Saturday, 23 May 2015

Marc Vyvyan-Jones

This is my wife Clare in 1985:

Clare in those days was a physics PhD student at Bristol.  The image is from a new-address card she commissioned from a friend, and it came to light again, many years later, in a clear-out of Clare's room at her parents' house.

The writing embroidered on Clare's leg reads "Please look after this Clare."  That drew from me a limerick, 11 years before we were engaged:

I'd love to look after this Clare,
blonde and plump like a girl teddy-bear.
I just hope that her rump's
not too bruised by the bumps
which arise from the wheels' being square.

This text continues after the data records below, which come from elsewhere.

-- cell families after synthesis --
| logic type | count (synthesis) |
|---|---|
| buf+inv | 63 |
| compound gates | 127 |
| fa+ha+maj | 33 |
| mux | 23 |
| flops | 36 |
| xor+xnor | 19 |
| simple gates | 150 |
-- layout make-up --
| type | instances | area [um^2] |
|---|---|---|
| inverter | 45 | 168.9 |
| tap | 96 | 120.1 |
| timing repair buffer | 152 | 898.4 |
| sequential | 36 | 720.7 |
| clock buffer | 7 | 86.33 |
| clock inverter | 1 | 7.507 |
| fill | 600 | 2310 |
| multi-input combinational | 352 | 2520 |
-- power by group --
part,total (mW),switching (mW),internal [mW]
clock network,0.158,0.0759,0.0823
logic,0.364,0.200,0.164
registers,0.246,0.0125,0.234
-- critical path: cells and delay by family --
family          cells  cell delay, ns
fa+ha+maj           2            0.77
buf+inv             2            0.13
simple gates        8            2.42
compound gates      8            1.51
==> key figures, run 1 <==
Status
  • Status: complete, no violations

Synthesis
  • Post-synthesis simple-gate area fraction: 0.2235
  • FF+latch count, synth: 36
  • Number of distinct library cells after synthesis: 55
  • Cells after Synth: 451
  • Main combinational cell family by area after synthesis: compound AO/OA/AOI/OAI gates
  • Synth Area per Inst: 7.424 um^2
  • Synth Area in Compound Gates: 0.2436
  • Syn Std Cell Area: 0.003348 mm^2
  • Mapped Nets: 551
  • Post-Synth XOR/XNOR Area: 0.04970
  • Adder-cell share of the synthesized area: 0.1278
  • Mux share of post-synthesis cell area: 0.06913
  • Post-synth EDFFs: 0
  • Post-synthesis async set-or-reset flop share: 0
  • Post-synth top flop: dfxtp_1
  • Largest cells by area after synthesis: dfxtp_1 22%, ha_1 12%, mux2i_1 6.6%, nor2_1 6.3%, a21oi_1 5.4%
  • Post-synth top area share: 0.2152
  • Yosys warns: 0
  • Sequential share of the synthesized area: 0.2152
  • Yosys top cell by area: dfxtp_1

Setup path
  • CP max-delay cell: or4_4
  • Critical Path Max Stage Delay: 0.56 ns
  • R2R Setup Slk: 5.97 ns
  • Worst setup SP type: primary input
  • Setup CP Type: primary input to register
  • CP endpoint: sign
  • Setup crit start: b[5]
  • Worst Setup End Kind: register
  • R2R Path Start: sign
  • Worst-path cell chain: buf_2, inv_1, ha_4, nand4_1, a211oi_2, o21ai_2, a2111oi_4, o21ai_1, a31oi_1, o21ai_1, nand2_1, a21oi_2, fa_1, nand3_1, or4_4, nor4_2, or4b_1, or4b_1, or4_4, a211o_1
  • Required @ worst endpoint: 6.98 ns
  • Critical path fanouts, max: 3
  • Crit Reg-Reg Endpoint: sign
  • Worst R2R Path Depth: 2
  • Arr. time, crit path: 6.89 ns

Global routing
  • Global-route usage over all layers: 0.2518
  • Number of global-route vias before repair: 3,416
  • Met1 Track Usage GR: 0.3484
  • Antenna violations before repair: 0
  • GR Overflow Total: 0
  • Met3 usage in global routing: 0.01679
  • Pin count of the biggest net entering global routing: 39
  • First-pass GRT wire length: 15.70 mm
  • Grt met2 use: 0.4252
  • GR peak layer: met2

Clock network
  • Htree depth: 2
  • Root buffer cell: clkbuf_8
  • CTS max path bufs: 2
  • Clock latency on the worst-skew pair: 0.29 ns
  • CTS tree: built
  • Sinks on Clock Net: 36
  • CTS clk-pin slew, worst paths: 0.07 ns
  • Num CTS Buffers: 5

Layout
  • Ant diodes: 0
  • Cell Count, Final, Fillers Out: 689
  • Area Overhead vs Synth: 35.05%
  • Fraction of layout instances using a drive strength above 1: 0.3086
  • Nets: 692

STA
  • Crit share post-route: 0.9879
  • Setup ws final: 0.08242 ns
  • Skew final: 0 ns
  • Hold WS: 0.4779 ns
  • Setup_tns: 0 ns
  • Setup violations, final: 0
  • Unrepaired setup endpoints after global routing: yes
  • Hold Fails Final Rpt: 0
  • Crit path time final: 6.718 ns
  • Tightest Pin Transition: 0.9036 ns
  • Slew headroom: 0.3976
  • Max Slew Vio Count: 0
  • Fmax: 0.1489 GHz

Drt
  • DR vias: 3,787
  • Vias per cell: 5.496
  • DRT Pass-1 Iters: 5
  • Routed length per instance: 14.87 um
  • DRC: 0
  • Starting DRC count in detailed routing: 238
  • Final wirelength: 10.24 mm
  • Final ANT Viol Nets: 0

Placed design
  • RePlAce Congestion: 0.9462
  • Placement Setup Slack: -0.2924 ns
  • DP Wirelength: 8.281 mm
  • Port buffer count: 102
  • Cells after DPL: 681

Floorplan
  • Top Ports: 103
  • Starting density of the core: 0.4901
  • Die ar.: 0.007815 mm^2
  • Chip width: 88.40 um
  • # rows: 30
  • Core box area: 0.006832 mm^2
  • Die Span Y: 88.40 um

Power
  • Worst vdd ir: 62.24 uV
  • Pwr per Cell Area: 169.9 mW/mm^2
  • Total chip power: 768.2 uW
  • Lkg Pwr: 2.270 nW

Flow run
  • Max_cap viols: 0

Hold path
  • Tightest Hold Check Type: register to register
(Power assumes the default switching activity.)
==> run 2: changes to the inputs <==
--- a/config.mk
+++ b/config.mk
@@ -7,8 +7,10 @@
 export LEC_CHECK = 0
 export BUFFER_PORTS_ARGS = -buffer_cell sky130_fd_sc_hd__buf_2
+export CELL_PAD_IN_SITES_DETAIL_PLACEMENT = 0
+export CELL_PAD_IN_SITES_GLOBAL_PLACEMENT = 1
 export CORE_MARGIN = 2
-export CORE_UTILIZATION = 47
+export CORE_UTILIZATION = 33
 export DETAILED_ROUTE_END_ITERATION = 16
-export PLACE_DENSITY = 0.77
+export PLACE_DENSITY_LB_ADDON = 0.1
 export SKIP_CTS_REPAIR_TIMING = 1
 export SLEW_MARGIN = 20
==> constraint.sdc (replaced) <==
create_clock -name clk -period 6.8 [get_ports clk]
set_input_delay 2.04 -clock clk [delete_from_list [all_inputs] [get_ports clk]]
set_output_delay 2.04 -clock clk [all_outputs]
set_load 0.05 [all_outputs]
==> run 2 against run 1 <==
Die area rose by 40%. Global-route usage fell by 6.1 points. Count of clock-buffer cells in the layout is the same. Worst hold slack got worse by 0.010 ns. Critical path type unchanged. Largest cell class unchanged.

The teddy-bear in Clare's lap had been a birthday present from friends, a couple of years earlier.  She believes she passed it on to a child in 1990, when she had to shed so many possessions for her post-doc year in the States, and she cannot now remember its name.

For those too young to have seen floppy disks, I'd better say that they were at least as square as shown in the picture, and not the sort of Daliesque thing the name suggests.  The title of Dali's painting The persistence of memory has acquired a secondary aptness from the transience of floppies.

The artist was Marc Vyvyan-Jones.  It was his first commission, he told me recently; billed then on invoice 0001, and reproduced now with permission.  His career as an illustrator continues to thrive, with an emphasis on the quirky and gallimaufrageous.  Who's next up to offer him a commission?